Most people who have abortions also face structural racism exacerbated by increasingly draconian restrictions and obstacles. Of the interviews with Texas residents from the TxPEP study, approximately 46% identified as Hispanic/Latinx, and 23% as Black.
“Other people of color, immigrant families who fear encounters with police and border enforcement, parents who have limited childcare options, and minors who cannot involve a parent in their care–are among those who face the greatest challenges traveling out of state,” the researchers wrote.
Jaylynn flew over 1,500 miles to obtain care. The logistical and financial planning can be overwhelming. “I was thinking, if I have money for a flight next week, I also need money for a hotel. Am I going to have to rent a car? I didn’t want everyone to know I was home and deal with the [added weight and stress] of others’ opinions. I just wanted privacy and to feel safe,” she says.
Jaylynn’s experience was so injurious and exhausting, she decided to leave her job and join Fund Texas Choice in the wake of her abortion. Seventy-three percent of clients of Fund are BIPOC.

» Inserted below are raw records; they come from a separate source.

--- src/design/timer_a_pkg.sv ---
// Constants, register map and field layouts of the timer A counter channel.
// Assumes a 32-bit classic Wishbone slave port with byte addresses.
package timer_a_pkg;

    ////////////////////////////////////////////////////////////////////////////////
    // Register byte offsets
    localparam logic [7:0] ADDR_COUNTER = 8'h00;  // counter_reload_reg
    localparam logic [7:0] ADDR_RUN = 8'h04;      // count_run_reg
    localparam logic [7:0] ADDR_MODE = 8'h08;     // channel_mode_reg
    localparam logic [7:0] ADDR_PRESCALE = 8'h0C; // prescale_reg
    localparam logic [7:0] ADDR_TRIGOPT = 8'h10;  // trigger_option_reg
    localparam logic [7:0] ADDR_ZCTRL = 8'h14;    // zphase_irq_ctrl_reg
    localparam logic [7:0] ADDR_STATUS = 8'h18;   // live channel state

    ////////////////////////////////////////////////////////////////////////////////
    // Field positions of the single-bit registers and the top bit of the prescale field
    localparam int RUN_BIT_POS = 0;       // count_run_bit
    localparam int ZEN_BIT_POS = 0;       // zphase_enable_bit
    localparam int ZPOL_BIT_POS = 0;      // edge_polarity_bit, 1 = rising edge
    localparam int PRESCALE_MSB = 3;      // prescale_field_msb

    ////////////////////////////////////////////////////////////////////////////////
    // Encodings
    localparam logic [1:0] MODE_TIMER = 2'h0;
    localparam logic [1:0] MODE_EVENT = 2'h1;
    localparam logic [1:0] MODE_ONESHOT = 2'h2;
    localparam logic [1:0] MODE_PWM = 2'h3;
    localparam logic [1:0] SRC_UNDIV = 2'h0;      // undivided_clock
    localparam logic [1:0] SRC_DIV8 = 2'h1;       // div8_clock
    localparam logic [1:0] SRC_PRESCALED = 2'h2;  // prescaled_clock
    localparam logic [1:0] SRC_LOWSPEED = 2'h3;   // low_speed_clock
    localparam logic [1:0] EVT_PIN = 2'h0;
    localparam logic [1:0] EVT_TB2 = 2'h1;
    localparam logic [1:0] EVT_PREV = 2'h2;
    localparam logic [1:0] EVT_NEXT = 2'h3;

    ////////////////////////////////////////////////////////////////////////////////
    // Reset values and counts
    localparam logic [15:0] COUNTER_RST = 16'h0000;
    localparam logic [15:0] MODE_RST = 16'h0000;
    localparam logic [3:0] PRESCALE_RST = 4'h0;
    localparam logic [15:0] COUNT_MAX = 16'hFFFF;
    localparam logic [2:0] DIV8_LAST = 3'h7;

    // Layout of channel_mode_reg, bit 15 down to bit 0
    typedef struct packed {
        logic rsvd;
        logic [1:0] evt_sel;
        logic mul4;
        logic two_phase;
        logic free_run;
        logic dir_up;
        logic dir_from_pin;
        logic edge_rise;
        logic pulse_en;
        logic gate_level;
        logic gate_en;
        logic [1:0] src_sel;
        logic [1:0] mode;
    } mode_cfg_t;

    // Layout of the status register, low bits
    typedef struct packed {
        logic last_up;
        logic z_pending;
        logic out_level;
        logic running;
    } status_t;

endpackage
`config.mk`:
```
export PLATFORM = sky130hd
export DESIGN_NAME = lpb_bridge
export DESIGN_NICKNAME = d
export VERILOG_FILES = /design/src/lpb_dummy_never.sv /design/src/lpb_pkg.sv /design/src/lpb_bridge.sv
export SDC_FILE = /design/constraint.sdc
export NUM_CORES = 1
export LEC_CHECK = 0
export BUFFER_PORTS_ARGS = -buffer_cell sky130_fd_sc_hd__buf_2
export CELL_PAD_IN_SITES_DETAIL_PLACEMENT = 1
export CELL_PAD_IN_SITES_GLOBAL_PLACEMENT = 1
export CORE_MARGIN = 4
export CORE_UTILIZATION = 37
export CTS_BUF_LIST = sky130_fd_sc_hd__clkbuf_16
export CTS_CLUSTER_SIZE = 10
export DETAILED_ROUTE_END_ITERATION = 8
export PLACE_DENSITY_LB_ADDON = 0.15
export REMOVE_ABC_BUFFERS = 1
export SLEW_MARGIN = 20
export SYNTH_ARGS = -nofsm -noshare
export SYNTH_HDL_FRONTEND = slang
export SYNTH_SLANG_ARGS = --single-unit
export TNS_END_PERCENT = 100
```
`constraint.sdc`:
```
create_clock -name ref_clk_in -period 3.2 [get_ports ref_clk_in]
set_input_delay 0.48 -clock ref_clk_in [delete_from_list [all_inputs] [get_ports ref_clk_in]]
set_output_delay 0.48 -clock ref_clk_in [all_outputs]
set_load 0.01 [all_outputs]
```
`src/lpb_dummy_never.sv`:
```
`timescale 1ns/1ns

```
`src/lpb_pkg.sv`:
```
// constants, types and state layout for the link to pci-x decode block
// assumes one 25 MHz clock that also serves as the secondary bus clock
package lpb_pkg;

    localparam int CLK_KHZ         = 25000;
    localparam int COMP_PERIOD_MS  = 16;
    localparam int COMP_PERIOD_CYC = COMP_PERIOD_MS * CLK_KHZ;
    localparam int COMP_START_CYC  = 16;
    localparam int PRE_IDLE_CYC    = 2;
    localparam int POST_IDLE_CYC   = 4;
    localparam int TMR_W           = 24;
    localparam int COMP_W          = 16;
    localparam int IDSEL_BIT0      = 16;

    localparam logic [63:0] IDLE_AD     = 64'h0123_4567_89ab_cdef;
    localparam logic [4:0]  SPECIAL_DEV = 5'h1f;
    localparam logic [4:0]  DW_BYTES    = 5'h04;
    localparam logic [31:0] IDSEL_ONE   = 32'h0000_0001;
    localparam logic [2:0]  CNT_ZERO    = 3'h0;

    typedef enum logic [2:0] {
        LPB_MEM   = 3'h0,
        LPB_IO    = 3'h1,
        LPB_CFG   = 3'h2,
        LPB_IACK  = 3'h3,
        LPB_EOI   = 3'h4,
        LPB_OTHER = 3'h5
    } lpb_cmd_type;

    typedef enum logic [4:0] {
        CK_WAIT = 5'b00001,
        CK_REQ  = 5'b00010,
        CK_PRE  = 5'b00100,
        CK_LOAD = 5'b01000,
        CK_POST = 5'b10000
    } lpb_ck_type;

    typedef struct packed {
        logic [31:0] mem_base;
        logic [31:0] mem_lim;
        logic [31:0] io_base;
        logic [31:0] io_lim;
        logic [7:0]  sec_bus;
        logic [7:0]  sub_bus;
        logic [4:0]  own_dev;
        logic        legacy_route_a_en;
        logic        pcix_mode;
    } lpb_win_type;

    typedef struct packed {
        logic        valid;
        logic        from_sec;
        lpb_cmd_type cmd;
        logic [63:0] addr;
        logic [3:0]  nbytes;
        logic        legacy_route_a;
        logic        is_rd;
        logic        posted;
        logic        is_resp;
        logic        passpw;
        logic        cmd3;
        logic        wrap;
        logic        cfg_t1;
        logic [7:0]  bus;
        logic [4:0]  dev;
    } lpb_dn_type;

    typedef struct packed {
        logic valid;
        logic mem_rd;
        logic mem_wr;
        logic posted;
        logic split;
        logic ns;
        logic ro;
    } lpb_up_type;

    typedef struct packed {
        logic valid;
        logic dse;
        logic imm;
        logic cmd3;
    } lpb_cpl_type;

    typedef struct packed {
        logic        valid;
        logic        claim;
        logic        issue;
        logic        to_first;
        logic        eoi;
        logic        special;
        logic        cfg0;
        logic [31:0] idsel;
        logic        ro;
        logic        ns;
        logic        disc_first;
        logic        ma_resp;
        logic        dsel_b;
    } lpb_dno_type;

    typedef struct packed {
        logic valid;
        logic coherent;
        logic cmd3;
        logic passpw;
    } lpb_upo_type;

    typedef struct packed {
        logic valid;
        logic err;
        logic nxa;
        logic passpw;
    } lpb_rsp_type;

    typedef struct packed {
        lpb_dno_type       dn;
        lpb_upo_type       up;
        lpb_rsp_type       rsp;
        lpb_ck_type        ck;
        logic [TMR_W-1:0]  tmr;
        logic [2:0]        cnt;
        logic              chk;
        logic [COMP_W-1:0] pend;
        logic [COMP_W-1:0] applied;
        logic              req;
        logic              oe;
        logic              load;
    } lpb_st_type;

endpackage : lpb_pkg
```
`src/lpb_bridge.sv`:
```
// downstream decode, attribute translation and compensation update control
// assumes all inputs are synchronous to ref_clk_in, which is the bus clock
`timescale 1ns/1ns

// Notes on behaviour
// [RL1] upstream traffic from the secondary side is never claimed
// [RL2] claim downstream memory and io inside the programmed windows
// [RL3] claim config cycles to own function or buses behind the bridge
// [RL4] every end-of-interrupt broadcast not from the secondary side and without the legacy flag is claimed and forwarded
// [RL5] legacy flagged packets claimed for first bridge only when enabled
// [RL6] cacheline-wrap requests are disconnected at the first data phase
// [RL7] config to device 31 on secondary bus becomes a special cycle
// [RL8] config cycles seen on the secondary bus are never claimed
// [RL9] type 1 to type 0 maps device n to ad bit 16+n, 16..30 invalid
// [RL10] coherent low only for pci-x no-snoop upstream memory requests
// [RL11] downstream requests always carry no-snoop cleared
// [RL12] downstream read with cmd bit 3 or passpw response sets relaxed
// [RL13] downstream posted writes always have relaxed ordering cleared
// [RL14] upstream relaxed read sets cmd bit 3, relaxed split sets passpw; the code sets cmd bit 3 in pci-x mode only
// [RL15] immediate answer to a cmd bit 3 read returns passpw set
// [RL16] upstream posted writes go out with passpw cleared
// [RL17] device-specific error completion returns target abort to link
// [RL18] devsel uses medium timing in pci mode and timing b in pci-x
// [RL19] io crossing a dword boundary is master aborted, not issued
// [RL20] check compensation after reset, on override write, every 16 ms
// [RL21] on change, hold bus idle 2 clocks before and 4 after loading
// [RL22] drive the fixed pattern onto ad during the whole idle interval
// [RL23] wait for arbiter idle before the interval, release afterwards
module lpb_bridge #(
    parameter int COMP_PERIOD_CYC = lpb_pkg::COMP_PERIOD_CYC
) (
    input  wire logic                      ref_clk_in,
    input  wire logic                      rstn_in,
    input  wire lpb_pkg::lpb_win_type      win_in,
    input  wire lpb_pkg::lpb_dn_type       dn_in,
    input  wire lpb_pkg::lpb_up_type       up_in,
    input  wire lpb_pkg::lpb_cpl_type      cpl_in,
    input  wire logic [lpb_pkg::COMP_W-1:0] comp_val_in,
    input  wire logic                      comp_ovr_wr_in,
    input  wire logic                      bus_idle_in,
    output lpb_pkg::lpb_dno_type           dn_out,
    output lpb_pkg::lpb_upo_type           up_link_out,
    output lpb_pkg::lpb_rsp_type           rsp_link_out,
    output logic                           comp_req_out,
    output logic                           ad_oe_out,
    output logic [63:0]                    ad_out,
    output logic                           phy_load_out,
    output logic [lpb_pkg::COMP_W-1:0]     phy_val_out
);

    localparam logic [lpb_pkg::TMR_W-1:0] PERIOD_LD =
        lpb_pkg::TMR_W'(COMP_PERIOD_CYC - 1);
    localparam logic [lpb_pkg::TMR_W-1:0] START_LD =
        lpb_pkg::TMR_W'(lpb_pkg::COMP_START_CYC - 1);
    localparam logic [2:0] PRE_LD  = 3'(lpb_pkg::PRE_IDLE_CYC - 1);
    localparam logic [2:0] POST_LD = 3'(lpb_pkg::POST_IDLE_CYC - 1);
    localparam logic [lpb_pkg::TMR_W-1:0] TMR_ZERO = '0;

    lpb_pkg::lpb_st_type st_r;
    lpb_pkg::lpb_st_type st_nxt;

    logic mem_hit;
    logic io_hit;
    logic cfg_own;
    logic cfg_behind;
    logic cfg_sec;
    logic legacy;
    logic io_cross;
    logic claim;
    logic bad_dev;

    always_comb begin
        mem_hit    = 1'b0;
        io_hit     = 1'b0;
        cfg_own    = 1'b0;
        cfg_behind = 1'b0;
        cfg_sec    = 1'b0;
        legacy     = 1'b0;
        io_cross   = 1'b0;
        claim      = 1'b0;
        bad_dev    = 1'b0;
        st_nxt     = st_r;

        // window hits, 32-bit windows only
        mem_hit = (dn_in.cmd == lpb_pkg::LPB_MEM)
                  && (dn_in.addr[63:32] == 32'h0000_0000)
                  && (dn_in.addr[31:0] >= win_in.mem_base)
                  && (dn_in.addr[31:0] <= win_in.mem_lim); // [RL2]
        io_hit  = (dn_in.cmd == lpb_pkg::LPB_IO)
                  && (dn_in.addr[63:32] == 32'h0000_0000)
                  && (dn_in.addr[31:0] >= win_in.io_base)
                  && (dn_in.addr[31:0] <= win_in.io_lim); // [RL2]
        cfg_own    = (dn_in.cmd == lpb_pkg::LPB_CFG) && !dn_in.cfg_t1
                     && (dn_in.dev == win_in.own_dev); // [RL3]
        cfg_behind = (dn_in.cmd == lpb_pkg::LPB_CFG) && dn_in.cfg_t1
                     && (dn_in.bus >= win_in.sec_bus)
                     && (dn_in.bus <= win_in.sub_bus); // [RL3]
        cfg_sec    = cfg_behind && (dn_in.bus == win_in.sec_bus);

        if (dn_in.legacy_route_a) begin
            // flagged packets belong to the tunnel unless legacy routing
            legacy = win_in.legacy_route_a_en
                     && ((dn_in.cmd == lpb_pkg::LPB_MEM)
                     || (dn_in.cmd == lpb_pkg::LPB_IO)
                     || (dn_in.cmd == lpb_pkg::LPB_IACK)); // [RL5]
            claim  = legacy; // [RL5]
        end else begin
            claim = mem_hit || io_hit || cfg_own || cfg_behind
                    || (dn_in.cmd == lpb_pkg::LPB_EOI); // [RL2] [RL3] [RL4]
        end
        // nothing arriving from the secondary side is ever claimed
        claim = claim && dn_in.valid && !dn_in.from_sec; // [RL1] [RL8]

        io_cross = (dn_in.cmd == lpb_pkg::LPB_IO)
                   && (({3'h0, dn_in.addr[1:0]} + {1'b0, dn_in.nbytes})
                   > lpb_pkg::DW_BYTES); // [RL19]
        bad_dev  = cfg_sec && dn_in.dev[4]
                   && (dn_in.dev != lpb_pkg::SPECIAL_DEV); // [RL9]

        st_nxt.dn.valid      = dn_in.valid;
        st_nxt.dn.claim      = claim;
        st_nxt.dn.to_first   = claim && legacy; // [RL5]
        st_nxt.dn.eoi        = claim
                               && (dn_in.cmd == lpb_pkg::LPB_EOI); // [RL4]
        st_nxt.dn.special    = claim && cfg_sec
                               && (dn_in.dev == lpb_pkg::SPECIAL_DEV); // [RL7]
        st_nxt.dn.cfg0       = claim && cfg_sec && !dn_in.dev[4]; // [RL9]
        st_nxt.dn.idsel      = 32'h0000_0000;
        if (claim && cfg_sec && !dn_in.dev[4]) begin
            st_nxt.dn.idsel = lpb_pkg::IDSEL_ONE
                              << (lpb_pkg::IDSEL_BIT0
                              + int'(dn_in.dev[3:0])); // [RL9]
        end
        // invalid device numbers and dword crossers get a master abort
        st_nxt.dn.ma_resp    = claim && (io_cross || bad_dev); // [RL19]
        st_nxt.dn.issue      = claim && !io_cross && !bad_dev
                               && (dn_in.cmd != lpb_pkg::LPB_EOI); // [RL19]
        st_nxt.dn.ro         = !dn_in.posted
                               && ((dn_in.is_rd && dn_in.cmd3)
                               || (dn_in.is_resp && dn_in.passpw)); // [RL12] [RL13]
        st_nxt.dn.ns         = 1'b0; // [RL11]
        st_nxt.dn.disc_first = claim && dn_in.wrap; // [RL6]
        st_nxt.dn.dsel_b     = win_in.pcix_mode; // [RL18]

        // upstream path: translated onto the link, never decoded here
        st_nxt.up.valid    = up_in.valid; // [RL1]
        st_nxt.up.coherent = !(win_in.pcix_mode && up_in.ns
                             && (up_in.mem_rd || up_in.mem_wr)); // [RL10]
        st_nxt.up.cmd3     = win_in.pcix_mode && up_in.mem_rd
                             && up_in.ro; // [RL14]
        st_nxt.up.passpw   = !up_in.posted && up_in.split
                             && up_in.ro; // [RL14] [RL16]

        // link responses for completions from the secondary bus
        st_nxt.rsp.valid  = cpl_in.valid;
        st_nxt.rsp.err    = cpl_in.valid && cpl_in.dse; // [RL17]
        st_nxt.rsp.nxa    = 1'b0; // [RL17]
        st_nxt.rsp.passpw = cpl_in.valid && cpl_in.imm
                            && cpl_in.cmd3; // [RL15]

        // free-running period timer; a check request stays until served
        if (st_r.tmr == TMR_ZERO) begin
            st_nxt.tmr = PERIOD_LD;
            st_nxt.chk = 1'b1; // [RL20]
        end else begin
            st_nxt.tmr = st_r.tmr - 1'b1;
        end
        if (comp_ovr_wr_in) begin
            st_nxt.chk = 1'b1; // [RL20]
        end

        st_nxt.load = 1'b0;
        case (st_r.ck)
            lpb_pkg::CK_WAIT: begin
                if (st_r.chk) begin
                    // a new request in this cycle is kept, not lost
                    st_nxt.chk = (st_r.tmr == TMR_ZERO) || comp_ovr_wr_in;
                    if (comp_val_in != st_r.applied) begin
                        st_nxt.pend = comp_val_in;
                        st_nxt.req  = 1'b1; // [RL21]
                        st_nxt.ck   = lpb_pkg::CK_REQ;
                    end // else nothing until the next period or override write [RL20]
                end
            end
            lpb_pkg::CK_REQ: begin
                // arbiter must report no transaction before we drive ad
                if (bus_idle_in) begin
                    st_nxt.oe  = 1'b1; // [RL22] [RL23]
                    st_nxt.cnt = PRE_LD; // [RL21]
                    st_nxt.ck  = lpb_pkg::CK_PRE;
                end
            end
            lpb_pkg::CK_PRE: begin
                if (st_r.cnt == lpb_pkg::CNT_ZERO) begin
                    st_nxt.load    = 1'b1; // [RL21]
                    st_nxt.applied = st_r.pend;
                    st_nxt.ck      = lpb_pkg::CK_LOAD;
                end else begin
                    st_nxt.cnt = st_r.cnt - 1'b1;
                end
            end
            lpb_pkg::CK_LOAD: begin
                st_nxt.cnt = POST_LD; // [RL21]
                st_nxt.ck  = lpb_pkg::CK_POST;
            end
            lpb_pkg::CK_POST: begin
                if (st_r.cnt == lpb_pkg::CNT_ZERO) begin
                    st_nxt.oe  = 1'b0; // [RL22]
                    st_nxt.req = 1'b0; // [RL23]
                    st_nxt.ck  = lpb_pkg::CK_WAIT;
                end else begin
                    st_nxt.cnt = st_r.cnt - 1'b1;
                end
            end
            default: begin
                st_nxt.ck  = lpb_pkg::CK_WAIT;
                st_nxt.oe  = 1'b0;
                st_nxt.req = 1'b0;
            end
        endcase
    end

    always_ff @(posedge ref_clk_in or negedge rstn_in) begin
        if (!rstn_in) begin
            st_r         <= '0;
            st_r.ck      <= lpb_pkg::CK_WAIT;
            st_r.tmr     <= START_LD; // [RL20]
            st_r.up.coherent <= 1'b1;
        end else begin
            st_r <= st_nxt;
        end
    end

    assign dn_out       = st_r.dn;
    assign up_link_out  = st_r.up;
    assign rsp_link_out = st_r.rsp;
    assign comp_req_out = st_r.req;
    assign ad_oe_out    = st_r.oe;
    // pattern is constant, only the enable moves
    assign ad_out       = lpb_pkg::IDLE_AD; // [RL22]
    assign phy_load_out = st_r.load;
    assign phy_val_out  = st_r.applied;

endmodule : lpb_bridge

```
==> impl_metrics.env, run 1 <==
export IMPL_synth_edf_count=0
export IMPL_yosys_top_cells_area="dfrtp_1 (26%), ha_1 (21%), buf_4 (11%), inv_1 (6.3%), nand2_1 (5.0%)"
export IMPL_dr_pass1_iters=4
export IMPL_cts_made_buffers=9
export IMPL_crit_path_max_incr_delay_ns=0.59
export IMPL_hold_class="in -> async"
export IMPL_nFillCells=3116
export IMPL_route_detailed_drc=0
export IMPL_grt_max_degree=42
export IMPL_port_buffers=328
export IMPL_cts_repair_resize_count=0
export IMPL_multi_input_area_um2=5200
export IMPL_dpl_hpwl_mm=24.9
export IMPL_synthArstFlopShare=1.00
export IMPL_rows=57
export IMPL_irDropWorstVdd_uv=246
export IMPL_fin_worst_skew_ns=0.00801
export IMPL_synth_compound_area_frac=0.0944
export IMPL_r2r_slack_ns=0.95
export IMPL_cts_max_path_buffers=2
export IMPL_start_util=0.374
export IMPL_die_area_um2=27100
export IMPL_via_per_inst=4.76
export IMPL_required_ns=3.42
export IMPL_antenna_found_initial=10
export IMPL_grt_pass1_vias=8524
export IMPL_synth_xor_area_frac=0.0367
export IMPL_nNetsFinal=1784
export IMPL_critPathLaunchType="primary input"
export IMPL_critPathMaxFanout=4
export IMPL_ys_seq_elements=102
export IMPL_rsz0062_at_grt="false"
export IMPL_synth_top_cell_area_share=0.265
export IMPL_synth_top_family_by_area="adder cells"
export IMPL_synth_top_area_cell="dfrtp_1"
export IMPL_cts_tree="done"
export IMPL_muxShareOfSynthArea=0.0211
export IMPL_yosys_warnings=0
export IMPL_grt_overflow=0
export IMPL_yosysUniqueCellTypes=56
export IMPL_max_slew_margin_rel=0.426
export IMPL_cts_root_buf="clkbuf_16"
export IMPL_synthFlopType="dfrtp_1"
export IMPL_hold_ws_ns=0.112
export IMPL_setup_viol=0
export IMPL_worstPathArrival_ns=2.88
export IMPL_avgSynthCellArea_um2=8.45
export IMPL_wl_per_cell_um=16.8
export IMPL_cp_end_kind="register"
export IMPL_syn_area_um2=9070
export IMPL_maxCapViolations=0
export IMPL_gp_congestion=0.841
export IMPL_regArea_um2=2560
export IMPL_seq_area_frac_synth=0.282
export IMPL_die_w_um=165
export IMPL_tns_ns=0
export IMPL_drtIter0Drc=295
export IMPL_p_leak_nw=6.17
export IMPL_maxSlewViolCount=0
export IMPL_path_class="in -> reg"
export IMPL_post_cts_buffers=0
export IMPL_drive_gt1_frac=0.279
export IMPL_postSynthCellCount=1073
export IMPL_hold_buffers=0
export IMPL_synth_adder_area_share=0.209
export IMPL_h_tree_depth=3
export IMPL_power_density_nw_per_um2=392
export IMPL_ios=411
export IMPL_period_share=0.830
export IMPL_place_area_um2=10500
export IMPL_routed_wl_mm=28.5
export IMPL_max_freq_mhz=376
export IMPL_final_antenna_net_count=0
export IMPL_period_needed_ns=2.66
export IMPL_grt_pass1_wl_mm=43.6
export IMPL_crit_chain="buf_2 > ha_1 > nand4_1 > or4_1 > a21o_1 > o211ai_1 > a211oi_1 > or4_4 > a31oi_4 > nor2b_1"
export IMPL_num_vias=8066
export IMPL_slowest_stage="or4_1"
export IMPL_die_y_um=165
export IMPL_synthSimpleGateAreaFrac=0.178
export IMPL_core_um2=24200
export IMPL_finalHoldViolations=0
export IMPL_status="completed"
export IMPL_stdcell_area_um2=10800
export IMPL_cts_sinks=102
export IMPL_grt_usage=0.203
export IMPL_area_growth_pct=18.7
export IMPL_clock_latency_ns=0.34
export IMPL_tightest_slew_ns=0.839
export IMPL_cts_clk_slew_worst_paths_ns=0.07
cell type report:
| cell class | count | area share |
|---|---|---|
| clock buffer | 9 | 0.0209 |
| tap | 324 | 0.0377 |
| antenna | 8 | 0.00186 |
| timing repair buffer | 336 | 0.159 |
| multi-input combinational | 754 | 0.483 |
| sequential | 102 | 0.238 |
| inverter | 154 | 0.0537 |
| clock inverter | 7 | 0.00593 |
synthesized netlist by cell type, types with 3 or more instances:
master       n
and3_1       3
nand3b_1     4
ha_1       150
buf_4      132
nand4_1     26
or4_1        4
nand2_1    120
dfrtp_1     96
and4_1       4
or3_1        7
nand3_1     18
nor2_1      49
nor3_1      26
inv_1      153
dfstp_2      6
nor2b_1     10
a211oi_1     7
xnor2_1     14
a2111oi_0    4
nor3b_1      3
a21oi_1     62
clkbuf_1    10
nor4_1      28
a21o_1       6
nand2b_1    17
o211ai_1     9
o21ai_0     25
mux2_2      17
and2_1       3
a31oi_1      3
xor2_1      24
metrics by stage:
| stage | utilization | setup WS, ns | cells | total power [mW] |
|---|---|---|---|---|
| global placement | 0.431 | 0.182 | 1670 | 3.14 |
| floorplan | - | 0.570 | 1010 | 2.58 |
| global route | 0.444 | 0.234 | 1691 | 4.56 |
| finish | 0.444 | 0.543 | 1694 | 4.22 |
| detailed placement | 0.431 | 0.150 | 1670 | 3.19 |
| CTS | 0.443 | 0.522 | 1686 | 4.28 |
where the power goes:
group | internal [mW] | switching, mW | total (mW)
sequential | 1.53 | 0.160 | 1.69
combinational | 0.674 | 0.788 | 1.46
clock | 0.546 | 0.521 | 1.07
worst paths after layout:
path,from,end,cells after the start
min in group ref_clk_in,up_in[6],up_link_out[3]$_DFF_PN0_,1
max in group asynchronous,rstn_in,up_link_out[2]$_DFF_PN1_,2
setup reg to reg,phy_val_out[7]$_DFFE_PN0P_,st_r[24]$_DFFE_PN0P_,6
hold reg to reg,st_r[39]$_DFF_PN1_,st_r[39]$_DFF_PN1_,1
setup / recovery,dn_in[40],dn_out[2]$_DFF_PN0_,10
hold / removal,rstn_in,dn_out[23]$_DFF_PN0_,1
worst max-delay path: cells and delay by family:
| family | cells | cell delay [ns] |
|---|---|---|
| adders and majority gates | 1 | 0.31 |
| AOI/OAI and AO/OA | 4 | 0.64 |
| buffers and inverters | 1 | 0.13 |
| and+or+nand+nor | 4 | 1.33 |
kinds of logic (layout without fill, tap and decap cells):
family	after synthesis	count (layout)
simple gates	328	328
buf+inv	297	506
fa+ha+maj	151	151
compound gates	138	138
flops	102	102
xor+xnor	38	38
mux	17	17
other cells	2	90
sequential cells by signal, indices dropped and copies added (netlist names):
name          count
rsp_link_out      3
ad_oe_out         1
comp_req_out      1
phy_load_out      1
up_link_out       4
dn_out           27
phy_val_out      16
st_r             49
placed cells by master (no fill, tap or decap), types with 6 or more instances in the layout:
cell | synthesis | final
diode_2 | 0 | 8
nor2_1 | 49 | 49
a21o_1 | 6 | 6
buf_2 | 1 | 327
nand2b_1 | 17 | 17
dfrtp_1 | 96 | 96
xor2_1 | 24 | 24
ha_1 | 150 | 150
dfstp_2 | 6 | 6
nor2b_1 | 10 | 10
conb_1 | 2 | 82
mux2_2 | 17 | 17
or3_1 | 7 | 7
inv_1 | 153 | 153
nand3_1 | 18 | 18
buf_4 | 132 | 8
clkbuf_16 | 0 | 9
o21ai_0 | 25 | 25
a21oi_1 | 62 | 62
nor4_1 | 28 | 28
o211ai_1 | 9 | 9
nor3_1 | 26 | 26
xnor2_1 | 14 | 14
nand4_1 | 26 | 26
nand2_1 | 120 | 120
a211oi_1 | 7 | 7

Given the long wait times at some locations due to higher patient volume and staffing shortages related to COVID-10 case rates, many participants could not get an appointment at the nearest out-of-state facility and were forced to travel similar long distances like Illinois and Washington.
26 states have trigger laws that would prohibit abortion if Roe is overturned; this includes three of the four states that border Texas. Almost half of Texans who traveled out of state between September and December of last year obtained abortion care in Oklahoma, which approved a copycat ban this week that would go even farther than SB8.
Abortion patients from Texas made up more than half of the total number at Oklahoma Planned Parenthood centers, compared to less than 10% from September to December 2020.
“I just feel terrified over ever getting pregnant again. I don’t know how to live my life normal anymore, knowing that if I ever needed another abortion, I’d have to go through this all over again or travel even farther,” Daniela says. The Supreme Court is expected to hand down a decision in Dobbs by late spring or early summer.
For Jaylynn, her abortion granted her deeper confidence in her relationship and the financial security to start a family if and when she wants to.
“I am proud of my decision and thankful for the opportunities it has afforded me. Forcing someone to remain pregnant when they would much rather not continue the pregnancy is a dehumanizing and cruel thing to do.”